I'm using 2.23-r4 and prelinking does not cause any issues already detected. (I actually don't know when I re-enabled prelinking.)
Comment 20 Alexander Miller 2017-08-27 00:08:50 UTC
(In reply to Andreas K. Hüttel from comment #18)
> Is this still a problem with glibc 2.23 or later?

More or less, probably.

IIRC most (all?) the reported crashes were related to fork(),
and libpthread's fork() is no longer an IFUNC is seems. So
it may be no longer a big problem in practice.

BUT the underlying bug has NOT been fixed!

My patch still applies, and there has been no reaction on my
mail¹ to libc-alpha, Mark Hatle's upstream bug report² or
Mark's mail³. A program relying on tricky cases of symbol
superposition with libraries will still fail. Moreover, there
are still IFUNCs in libpthread (system, vfork, longjmp) that
may cause problems.

I haven't tested any of this because I'm running a patched
glibc.
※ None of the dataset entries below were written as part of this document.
**config.mk**
```make
export PLATFORM = sky130hd
export DESIGN_NAME = multicycle_control
export DESIGN_NICKNAME = d
export VERILOG_FILES = /design/src/rtl/multicycle_control.sv
export SDC_FILE = /design/constraint.sdc
export NUM_CORES = 1
export LEC_CHECK = 0
export CAP_MARGIN = 20
export CORE_AREA = 2 2 78 80
export DETAILED_ROUTE_END_ITERATION = 6
export DIE_AREA = 0 0 80 82
export PLACE_DENSITY = 0.74
export SYNTH_ARGS = -nofsm -noshare
export SYNTH_HDL_FRONTEND = slang
export SYNTH_SLANG_ARGS = --single-unit
```
**constraint.sdc**
```tcl
create_clock -name clk -period 1.85 [get_ports clk]
set_clock_uncertainty 0.05 [all_clocks]
set_input_delay 0.185 -clock clk [delete_from_list [all_inputs] [get_ports clk]]
set_output_delay 0.185 -clock clk [all_outputs]
set_load 0.05 [all_outputs]
```
**src/rtl/multicycle_control.sv**
```systemverilog
// Multi-cycle FETCH/DECODE/EXECUTE/MEMORY/WRITEBACK sequencer driving the RISC-V datapath controls.
// Optional branch support is enabled by defining MULTICYCLE_BRANCH_EN; without it opcode 1100011 traps.
module multicycle_control #(
    parameter int COUNT_WIDTH = 32
) (
    input  logic                   clk,
    input  logic                   reset,
    input  logic                   run,
    input  logic [31:0]            instruction,
    input  logic                   selectedFlag,
    output logic                   loadIR,
    output logic                   loadPC,
    output logic                   pcSrc,
    output logic                   writeEnable_Registers,
    output logic                   writeEnable_DataMemory,
    output logic                   muxSelect_ImmVsDataout2,
    output logic                   muxSelect_SumVsReadData,
    output logic                   SumOrSub,
    output logic                   retired,
    output logic                   trap,
    output logic [COUNT_WIDTH-1:0] instrCount
);

    typedef enum logic [2:0] {
        S_IDLE,
        S_FETCH,
        S_DECODE,
        S_EXECUTE,
        S_MEMORY,
        S_WRITEBACK,
        S_TRAP
    } state_t;

    typedef enum logic [2:0] {
        C_NONE,
        C_ALU,
        C_ADDI,
        C_LD,
        C_SD,
        C_BR
    } iclass_t;

    localparam logic [COUNT_WIDTH-1:0] COUNT_ONE = {{(COUNT_WIDTH-1){1'b0}}, 1'b1};

    state_t                   state_q, state_d;
    iclass_t                  class_q, class_d;
    logic                     sub_q, sub_d;
    logic [COUNT_WIDTH-1:0]   count_q, count_d;

    logic [6:0] opcode;
    logic [2:0] funct3;
    logic [6:0] funct7;
    iclass_t    dec_class;
    logic       final_st;
    logic       in_exec_phase;

    assign opcode = instruction[6:0];
    assign funct3 = instruction[14:12];
    assign funct7 = instruction[31:25];

    // Register fields and immediates belong to the datapath; only the class-selecting bits matter here.
    logic unused_instr_bits;
`ifdef MULTICYCLE_BRANCH_EN
    assign unused_instr_bits = ^{instruction[24:15], instruction[11:7]};
`else
    assign unused_instr_bits = ^{instruction[24:15], instruction[11:7], selectedFlag};
`endif

    always_comb begin
        dec_class = C_NONE;
        case (opcode)
            7'b0110011: begin
                if (funct3 == 3'b000 && (funct7 == 7'b0000000 || funct7 == 7'b0100000)) begin
                    dec_class = C_ALU;
                end
            end
            7'b0010011: begin
                if (funct3 == 3'b000) begin
                    dec_class = C_ADDI;
                end
            end
            7'b0000011: begin
                if (funct3 == 3'b011) begin
                    dec_class = C_LD;
                end
            end
            7'b0100011: begin
                if (funct3 == 3'b011) begin
                    dec_class = C_SD;
                end
            end
`ifdef MULTICYCLE_BRANCH_EN
            7'b1100011: begin
                if (funct3 != 3'b010 && funct3 != 3'b011) begin
                    dec_class = C_BR;
                end
            end
`endif
            default: dec_class = C_NONE;
        endcase
    end

    // The last state of each instruction differs by class: BR ends in EXECUTE, SD in MEMORY.
    assign final_st = (state_q == S_WRITEBACK) ||
                      (state_q == S_MEMORY  && class_q == C_SD) ||
                      (state_q == S_EXECUTE && class_q == C_BR);

    assign in_exec_phase = (state_q == S_EXECUTE) || (state_q == S_MEMORY) ||
                           (state_q == S_WRITEBACK);

    always_comb begin
        state_d = state_q;
        class_d = class_q;
        sub_d   = sub_q;
        count_d = count_q;
        case (state_q)
            S_IDLE: begin
                if (run) begin
                    state_d = S_FETCH;
                end
            end
            S_FETCH: begin
                state_d = S_DECODE;
            end
            S_DECODE: begin
                class_d = dec_class;
                sub_d   = (dec_class == C_ALU) && funct7[5];
                state_d = (dec_class == C_NONE) ? S_TRAP : S_EXECUTE;
            end
            S_EXECUTE: begin
                case (class_q)
                    C_ALU, C_ADDI: state_d = S_WRITEBACK;
                    C_LD, C_SD:    state_d = S_MEMORY;
                    default:       state_d = S_EXECUTE;
                endcase
            end
            S_MEMORY: begin
                if (class_q == C_LD) begin
                    state_d = S_WRITEBACK;
                end
            end
            S_WRITEBACK: begin
                state_d = S_WRITEBACK;
            end
            S_TRAP: begin
                state_d = S_TRAP;
            end
            default: begin
                state_d = S_IDLE;
            end
        endcase
        if (final_st) begin
            count_d = count_q + COUNT_ONE;
            state_d = run ? S_FETCH : S_IDLE;
        end
    end

    always_ff @(posedge clk) begin
        if (reset) begin
            state_q <= S_IDLE;
            class_q <= C_NONE;
            sub_q   <= 1'b0;
            count_q <= '0;
        end else begin
            state_q <= state_d;
            class_q <= class_d;
            sub_q   <= sub_d;
            count_q <= count_d;
        end
    end

    always_comb begin
        loadIR                  = (state_q == S_FETCH);
        loadPC                  = final_st;
        retired                 = final_st;
        writeEnable_Registers   = (state_q == S_WRITEBACK);
        writeEnable_DataMemory  = (state_q == S_MEMORY) && (class_q == C_SD);
        muxSelect_SumVsReadData = (state_q == S_WRITEBACK) && (class_q == C_LD);
        muxSelect_ImmVsDataout2 = in_exec_phase &&
                                  (class_q == C_ADDI || class_q == C_LD || class_q == C_SD);
        SumOrSub                = in_exec_phase &&
                                  ((class_q == C_ALU && sub_q) || class_q == C_BR);
        trap                    = (state_q == S_TRAP);
        instrCount              = count_q;
`ifdef MULTICYCLE_BRANCH_EN
        // Branch condition is only valid during EXECUTE, so it passes straight through.
        pcSrc                   = (state_q == S_EXECUTE) && (class_q == C_BR) && selectedFlag;
`else
        pcSrc                   = 1'b0;
`endif
    end

endmodule

```
==> Flow_metrics.wiki <==
{| class="wikitable"
! Metric !! Value
|-
| Drt total wl || 7000 um
|-
| Most numerous cell types in the synthesized netlist || sky130_fd_sc_hd__dfxtp_1 (39), sky130_fd_sc_hd__nor2_1 (33), sky130_fd_sc_hd__a21oi_1 (27)
|-
| Reported net switching power || 636 uW
|-
| Number of rows created at floorplan || 28
|-
| Number of enable flip-flop cells after synthesis || 0
|-
| RSZ-0062 raised after global routing || true
|-
| Clock network fraction of total power || 32.9%
|-
| Portion of total power attributed to sequential cells || 40.8%
|-
| Arrival time reported for the critical path endpoint || 2.23 ns
|-
| Leakage power || 1.37 nW
|-
| Length in cells of the worst reg-to-reg path || 9
|-
| Outcome || finished with violations
|-
| Boundary Pins || 78
|-
| Die span in x || 80 um
|-
| Number of distinct library cells after synthesis || 54
|-
| Per-instance average area after synthesis || 8.20 um^2
|-
| Seq/Total Area, Yosys || 34.9%
|-
| Area share of the largest cell type after synthesis || 34.9%
|-
| Violations in the final reports || negative setup slack
|-
| Leading cell type by number of instances after synthesis || sky130_fd_sc_hd__dfxtp_1
|-
| Ys Warns || 0
|-
| Htree depth || 2
|-
| Worst-margin pin slew || 0.508 ns
|-
| Post-layout worst setup margin || -0.239 ns
|-
| Final Hold Fails || 0
|-
| GRT Overall Usage || 20.2%
|-
| Worst-path fanout max || 4
|-
| Sum of overflow across all layers after global routing || 0
|-
| Main area contributors after synthesis || sky130_fd_sc_hd__dfxtp_1 (35%), sky130_fd_sc_hd__xnor2_1 (6.3%), sky130_fd_sc_hd__a21oi_1 (6.0%), sky130_fd_sc_hd__nor2_1 (5.5%), sky130_fd_sc_hd__nand2_1 (3.7%)
|-
| HPWL after DPL || 4500 um
|-
| Final setup TNS || -2.91 ns
|-
| Die Ht || 82 um
|-
| First element of the critical path || class_q[0]
|-
| Combined area of all synthesized cells || 2240 um^2
|-
| Cell at the root of the clock tree || sky130_fd_sc_hd__clkbuf_8
|-
| Critical path start-end classification || reg -> reg
|-
| IR drop worst, VDD || 0.318 mV
|-
| Cell type contributing the most total cell area after synthesis || sky130_fd_sc_hd__dfxtp_1
|-
| TritonCTS buffer count || 5
|-
| Number of nets in the final layout || 419
|-
| Placeable core area || 5750 um^2
|-
| Final GP Congestion || 0.832
|-
| Post-Synthesis Net Count || 310
|-
| Class of the tightest hold or removal check || reg -> reg
|-
| Max Transition Viols Final || 0
|-
| List of cells traversed by the critical path || buf_4 -> nand4b_1 -> a211oi_4 -> buf_6 -> buf_6 -> buf_6 -> o2111a_1 -> xnor2_1 -> nor2_1
|-
| First-pass detailed-route iteration total || 4
|-
| Number of sinks handled by clock tree synthesis || 39
|-
| Crit-path most repeated cell || sky130_fd_sc_hd__buf_6
|-
| Cell depth of the worst hold path || 2
|-
| Gate power share || 26.3%
|-
| Min Clock Period, post-route || 2.09 ns
|-
| Data required, critical path || 1.99 ns
|-
| Slew headroom || 66.0%
|-
| Slowest stage cell, crit path || sky130_fd_sc_hd__a211oi_4
|-
| Total number of vias || 2480
|-
| Maximum number of pins on one net before global-route repair || 20
|-
| Reg-to-Reg End || instrCount[13]
|-
| Pwr per Cell Area || 546 nW/um^2
|-
| Largest buffer count on any clock path || 2
|-
| PortBufs || 60
|-
| Remaining antenna violation count || 0
|-
| Async set-reset flop share out of synthesis || 0%
|-
| Final total power || 2.14 mW
|-
| Number of antenna violations at the first check in global routing || 0
|-
| Vias in the first global route || 2333
|-
| Number of DRC markers after the initial detailed-route iteration || 92
|-
| Clk_lat worst skew || 0.30 ns
|-
| TritonCTS clock tree || built
|-
| Highest clock frequency the design can meet || 479 MHz
|-
| Floorplan die area || 6560 um^2
|-
| Worst hold margin || 0.406 ns
|-
| Internal power of the cells || 1.50 mW
|-
| Final worst path period share || 113%
|-
| Number of antenna repair diodes || 0
|-
| Non-Filler Cell Area, Final || 3920 um^2
|-
| Proportion of layout cells with a drive suffix above 1 || 41.8%
|-
| Crit path capture type || flip-flop
|-
| Switching share of power || 29.7%
|-
| Number of cells produced by synthesis || 273
|-
| Kind of start point of the critical path || flip-flop
|-
| Global-route wire length before repair || 10500 um
|-
| Total of endpoints with negative setup slack in the final report || 25
|-
| Effective utilization at floorplan || 39.0%
|-
| Placed Area || 3370 um^2
|-
| Startpoint of the worst register-to-register path || class_q[0]
|-
| Clock edge transition at the registers on the reported setup and hold paths || 0.08 ns
|-
| Crit path to || instrCount[13]
|-
| Number of register bits inferred by synthesis || 39
|-
| Most used flip-flop cell after synthesis || sky130_fd_sc_hd__dfxtp_1
|-
| Number of max-capacitance violations reported || 0
|-
| Post-detailed-route via-to-cell ratio || 5.41
|-
| Flop-to-flop setup slack || -0.24 ns
|-
| Area grow syn2layout || 74.9%
|-
| Average wire length per cell after detail routing || 15.3 um
|-
| DRC viols || 0
|-
| Fraction of the core area covered by cells at the end of the flow || 68.1%
|-
| Largest incremental delay on the critical path || 0.42 ns
|}
==> area by class of cell <==
cell class                      instances  area (um^2)
Fill cell                             443         1830
Multi-Input combinational cell        213         1670
Timing Repair Buffer                  116         1160
Sequential cell                        39          848
Clock buffer                            7          108
Tap cell                               75         93.8
Inverter                                7         26.3
Clock inverter                          1         5.00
Anyone who wants to verify the bug is still there on
the unpatched glibc can try the demo from attachment 432494 [details].
It may be interesting to modify it to see if you can get a
crash with libpthreads's system() vs. libc's.

¹) https://sourceware.org/ml/libc-alpha/2016-05/msg00034.html
²) https://sourceware.org/bugzilla/show_bug.cgi?id=20488
³) https://sourceware.org/ml/libc-alpha/2016-08/msg00673.html
Comment 21 Andreas K. Hüttel archtester gentoo-dev 2022-01-22 01:00:45 UTC
Prelink support is being dropped upstream in glibc-2.35; sys-devel/prelink has been masked for removal.
Comment 22 Sam James archtester Gentoo Infrastructure gentoo-dev Security 2022-02-07 02:53:13 UTC
(In reply to Andreas K. Hüttel from comment #21)
> Prelink support is being dropped upstream in glibc-2.35; sys-devel/prelink
> has been masked for removal.

Changed to 2.36 quite late on, for the record, but people should still be migrating off it.